**THE PROBLEM:**
Would you please copy the part of the material below that opens with the line containing "depth (start not" and closes with the line containing "worst min-delay path"? Copy it exactly, and only it.

**MATERIAL FOR THIS EXERCISE:**
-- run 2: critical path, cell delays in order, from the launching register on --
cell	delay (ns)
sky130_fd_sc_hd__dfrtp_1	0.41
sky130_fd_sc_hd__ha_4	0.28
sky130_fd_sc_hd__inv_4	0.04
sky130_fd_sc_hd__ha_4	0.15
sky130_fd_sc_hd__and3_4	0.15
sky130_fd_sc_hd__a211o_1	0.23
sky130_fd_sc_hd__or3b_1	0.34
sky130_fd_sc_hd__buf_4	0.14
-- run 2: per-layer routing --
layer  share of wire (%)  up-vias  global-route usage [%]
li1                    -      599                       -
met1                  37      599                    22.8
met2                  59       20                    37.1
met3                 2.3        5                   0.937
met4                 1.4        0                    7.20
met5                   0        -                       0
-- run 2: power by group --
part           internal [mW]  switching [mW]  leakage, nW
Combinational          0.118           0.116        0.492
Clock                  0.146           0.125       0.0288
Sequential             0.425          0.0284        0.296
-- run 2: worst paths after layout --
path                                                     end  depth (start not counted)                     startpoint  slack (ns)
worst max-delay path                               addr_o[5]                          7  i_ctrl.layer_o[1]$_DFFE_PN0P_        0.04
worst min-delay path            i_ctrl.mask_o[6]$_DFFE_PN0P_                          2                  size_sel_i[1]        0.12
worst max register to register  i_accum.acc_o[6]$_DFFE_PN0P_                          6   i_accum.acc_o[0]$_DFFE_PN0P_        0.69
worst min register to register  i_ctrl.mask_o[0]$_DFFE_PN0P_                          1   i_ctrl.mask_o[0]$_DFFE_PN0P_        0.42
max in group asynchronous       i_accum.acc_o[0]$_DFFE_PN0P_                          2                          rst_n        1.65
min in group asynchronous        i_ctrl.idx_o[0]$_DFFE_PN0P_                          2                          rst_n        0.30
`config.mk`:
```
export PLATFORM = sky130hd
export DESIGN_NAME = clk_freq_meter
export DESIGN_NICKNAME = d
export VERILOG_FILES = /design/src/rtl/fm_pkg.sv /design/src/rtl/fm_edge_sync.sv /design/src/rtl/fm_regs.sv /design/src/rtl/fm_engine.sv /design/src/rtl/clk_freq_meter.sv
export SDC_FILE = /design/constraint.sdc
export NUM_CORES = 1
export LEC_CHECK = 0
export ABC_AREA = 1
export BUFFER_PORTS_ARGS = -buffer_cell sky130_fd_sc_hd__buf_4
export CAP_MARGIN = 40
export CELL_PAD_IN_SITES_DETAIL_PLACEMENT = 0
export CELL_PAD_IN_SITES_GLOBAL_PLACEMENT = 1
export CORE_AREA = 4 4 163 118
export CTS_BUF_LIST = sky130_fd_sc_hd__clkbuf_2 sky130_fd_sc_hd__clkbuf_4 sky130_fd_sc_hd__clkbuf_8
export CTS_CLUSTER_SIZE = 24
export DETAILED_ROUTE_END_ITERATION = 12
export DIE_AREA = 0 0 167 122
export PLACE_DENSITY_LB_ADDON = 0.1
export SETUP_SLACK_MARGIN = 0.2
export SYNTH_ARGS = -nofsm -noshare
export SYNTH_HDL_FRONTEND = slang
export SYNTH_HIERARCHICAL = 1
export SYNTH_SLANG_ARGS = --single-unit
export TNS_END_PERCENT = 10
```
`constraint.sdc`:
```
create_clock -name clk -period 3.1 [get_ports clk]
set_input_delay 0.62 -clock clk [delete_from_list [all_inputs] [get_ports clk]]
set_output_delay 0.62 -clock clk [all_outputs]
set_load 0.02 [all_outputs]
```
**config.mk**
```make
export PLATFORM = sky130hd
export DESIGN_NAME = fpm_dual_mul
export DESIGN_NICKNAME = d
export VERILOG_FILES = /design/src/rtl/fpm_pkg.sv /design/src/rtl/fpm_unpack.sv /design/src/rtl/fpm_array.sv /design/src/rtl/fpm_round.sv /design/src/rtl/fpm_dual_mul.sv
export SDC_FILE = /design/constraint.sdc
export NUM_CORES = 2
export LEC_CHECK = 0
export BUFFER_PORTS_ARGS = -buffer_cell sky130_fd_sc_hd__buf_2
export CORE_UTILIZATION = 55
export CTS_CLUSTER_DIAMETER = 150
export DETAILED_ROUTE_END_ITERATION = 10
export HOLD_SLACK_MARGIN = 0.1
export PLACE_DENSITY = 0.68
export SETUP_SLACK_MARGIN = 0.3
export SYNTH_ARGS = -nofsm -noshare
export SYNTH_HDL_FRONTEND = slang
export SYNTH_SLANG_ARGS = --single-unit
```
**constraint.sdc**
```tcl
create_clock -name clk -period 16 [get_ports clk]
set_input_delay 1.6 -clock clk [delete_from_list [all_inputs] [get_ports clk]]
set_output_delay 1.6 -clock clk [all_outputs]
set_load 0.02 [all_outputs]
```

**TASK OUTPUT:**
path                                                     end  depth (start not counted)                     startpoint  slack (ns)
worst max-delay path                               addr_o[5]                          7  i_ctrl.layer_o[1]$_DFFE_PN0P_        0.04
worst min-delay path            i_ctrl.mask_o[6]$_DFFE_PN0P_                          2                  size_sel_i[1]        0.12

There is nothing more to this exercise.